Setting up replication from scratch

There are circumstances forcing you to start replication from scratch. For instance you have a server going live for the first time and actually all those test imports don’t need to be replicated to the slave anymore as this might last hours. My quick note for this (consider backing up your master database before!)

slave: STOP SLAVE;
slave: RESET SLAVE;
slave: SHOW CREATE DATABASE datenbank;
slave: DROP DATABASE datenbank;
slave: CREATE DATABASE datenbank;

master: DROP DATABASE datenbak;
master: SHOW CREATE DATABASE datenbank;
master: CREATE DATABASE datenbank;
master: RESET MASTER

slave: CHANGE MASTER TO MASTER_USER="slave-user", \
MASTER_PASSWORD="slave-password", MASTER_HOST="master.host";
slave: START SLAVE

You just started replication from scratch, check „SHOW SLAVE STATUS“ on the slave and „SHOW MASTER STATUS“ on the master.

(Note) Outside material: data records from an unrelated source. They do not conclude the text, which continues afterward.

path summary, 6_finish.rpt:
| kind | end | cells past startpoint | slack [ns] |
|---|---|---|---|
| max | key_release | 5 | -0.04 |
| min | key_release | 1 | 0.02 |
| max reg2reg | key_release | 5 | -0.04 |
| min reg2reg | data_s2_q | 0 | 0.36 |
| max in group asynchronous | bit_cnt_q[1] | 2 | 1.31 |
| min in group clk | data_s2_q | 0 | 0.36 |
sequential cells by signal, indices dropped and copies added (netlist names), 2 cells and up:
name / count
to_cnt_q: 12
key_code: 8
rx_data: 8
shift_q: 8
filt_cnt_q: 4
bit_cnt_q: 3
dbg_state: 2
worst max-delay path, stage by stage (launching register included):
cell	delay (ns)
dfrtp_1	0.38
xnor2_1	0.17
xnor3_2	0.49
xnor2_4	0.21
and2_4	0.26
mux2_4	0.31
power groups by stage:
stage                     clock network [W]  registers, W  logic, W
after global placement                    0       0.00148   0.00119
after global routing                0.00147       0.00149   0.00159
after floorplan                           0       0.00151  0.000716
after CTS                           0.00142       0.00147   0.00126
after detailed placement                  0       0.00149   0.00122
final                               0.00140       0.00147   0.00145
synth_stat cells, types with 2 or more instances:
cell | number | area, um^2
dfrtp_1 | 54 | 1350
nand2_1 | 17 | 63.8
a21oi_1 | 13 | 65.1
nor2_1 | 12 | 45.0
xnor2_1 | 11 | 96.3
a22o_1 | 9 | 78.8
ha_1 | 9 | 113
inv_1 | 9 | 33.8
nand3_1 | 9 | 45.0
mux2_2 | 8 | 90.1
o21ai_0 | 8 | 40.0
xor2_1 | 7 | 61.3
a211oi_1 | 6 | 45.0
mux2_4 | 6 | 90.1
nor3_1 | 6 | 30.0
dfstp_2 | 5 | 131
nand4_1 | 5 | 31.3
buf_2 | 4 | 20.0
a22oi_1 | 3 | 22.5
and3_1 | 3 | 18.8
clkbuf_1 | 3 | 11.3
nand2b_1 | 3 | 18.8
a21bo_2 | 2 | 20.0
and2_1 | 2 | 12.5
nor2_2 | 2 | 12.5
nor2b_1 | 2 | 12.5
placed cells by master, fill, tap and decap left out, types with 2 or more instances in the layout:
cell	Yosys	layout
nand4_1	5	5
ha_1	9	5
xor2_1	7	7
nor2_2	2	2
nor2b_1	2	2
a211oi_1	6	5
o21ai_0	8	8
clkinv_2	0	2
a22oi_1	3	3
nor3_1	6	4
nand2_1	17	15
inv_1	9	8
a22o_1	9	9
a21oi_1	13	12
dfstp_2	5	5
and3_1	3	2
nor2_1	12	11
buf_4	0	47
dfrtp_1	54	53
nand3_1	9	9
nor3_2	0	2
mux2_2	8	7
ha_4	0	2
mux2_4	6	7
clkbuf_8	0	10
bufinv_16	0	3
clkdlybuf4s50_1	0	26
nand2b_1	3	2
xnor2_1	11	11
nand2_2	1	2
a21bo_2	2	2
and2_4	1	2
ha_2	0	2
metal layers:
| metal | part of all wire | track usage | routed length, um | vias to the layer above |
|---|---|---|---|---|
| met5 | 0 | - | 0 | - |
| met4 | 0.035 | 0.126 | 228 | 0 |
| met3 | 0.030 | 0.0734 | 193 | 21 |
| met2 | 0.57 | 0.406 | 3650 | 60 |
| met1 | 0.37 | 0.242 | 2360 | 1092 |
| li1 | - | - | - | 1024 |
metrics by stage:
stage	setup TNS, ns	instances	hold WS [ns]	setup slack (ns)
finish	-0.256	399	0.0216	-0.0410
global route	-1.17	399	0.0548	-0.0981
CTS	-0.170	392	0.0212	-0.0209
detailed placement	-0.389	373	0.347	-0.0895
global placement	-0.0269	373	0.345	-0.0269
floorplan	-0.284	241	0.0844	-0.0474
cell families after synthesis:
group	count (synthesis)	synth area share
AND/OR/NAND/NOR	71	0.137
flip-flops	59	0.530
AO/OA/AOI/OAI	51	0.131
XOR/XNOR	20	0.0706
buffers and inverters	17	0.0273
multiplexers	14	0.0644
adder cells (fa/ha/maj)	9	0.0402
<file path="config.mk">
export PLATFORM = sky130hd
export DESIGN_NAME = crt_scan_engine
export DESIGN_NICKNAME = d
export VERILOG_FILES = /design/src/rtl/crt_scan_engine.sv
export SDC_FILE = /design/constraint.sdc
export NUM_CORES = 1
export LEC_CHECK = 0
export CORE_ASPECT_RATIO = 0.75
export CORE_MARGIN = 10
export CORE_UTILIZATION = 43
export DETAILED_ROUTE_END_ITERATION = 8
export PLACE_DENSITY = 0.71
export SKIP_CTS_REPAIR_TIMING = 1
export SLEW_MARGIN = 10
export SYNTH_ARGS = -nofsm -noshare
export SYNTH_HDL_FRONTEND = slang
export SYNTH_SLANG_ARGS = --single-unit
</file>
<file path="constraint.sdc">
create_clock -name clk -period 12.85 [get_ports clk]
set_input_delay 2.57 -clock clk [delete_from_list [all_inputs] [get_ports clk]]
set_output_delay 2.57 -clock clk [all_outputs]
set_load 0.05 [all_outputs]
</file>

Deleting unneeded binlog files

Replication needs binlog files – a mysql file format for storing database changes in a binary format. Sometimes it is hard to decide how many of the binlog files you want to keep on the server possibly getting you into disk space trouble. Therefore deleting binlog files that have already been transferred to the client might be a smart idea when running low on space.

First you need to know which binlog files the slave already fetched. You can do this by having a look on „SHOW SLAVE STATUS;“ on the slave. Now log into the MySQL master and run something like:

mysql> PURGE BINARY LOGS TO 'mysql-bin.010';

You can even do this on a date format level:

mysql> PURGE BINARY LOGS BEFORE '2008-04-02 22:46:26';

Conclusion

The above hints might save you same time when recovering or troubleshooting a MySQL server. Please note, that these are hints and you have – at any time – make sure, that your data has an up to date backup. Nothing will help you more.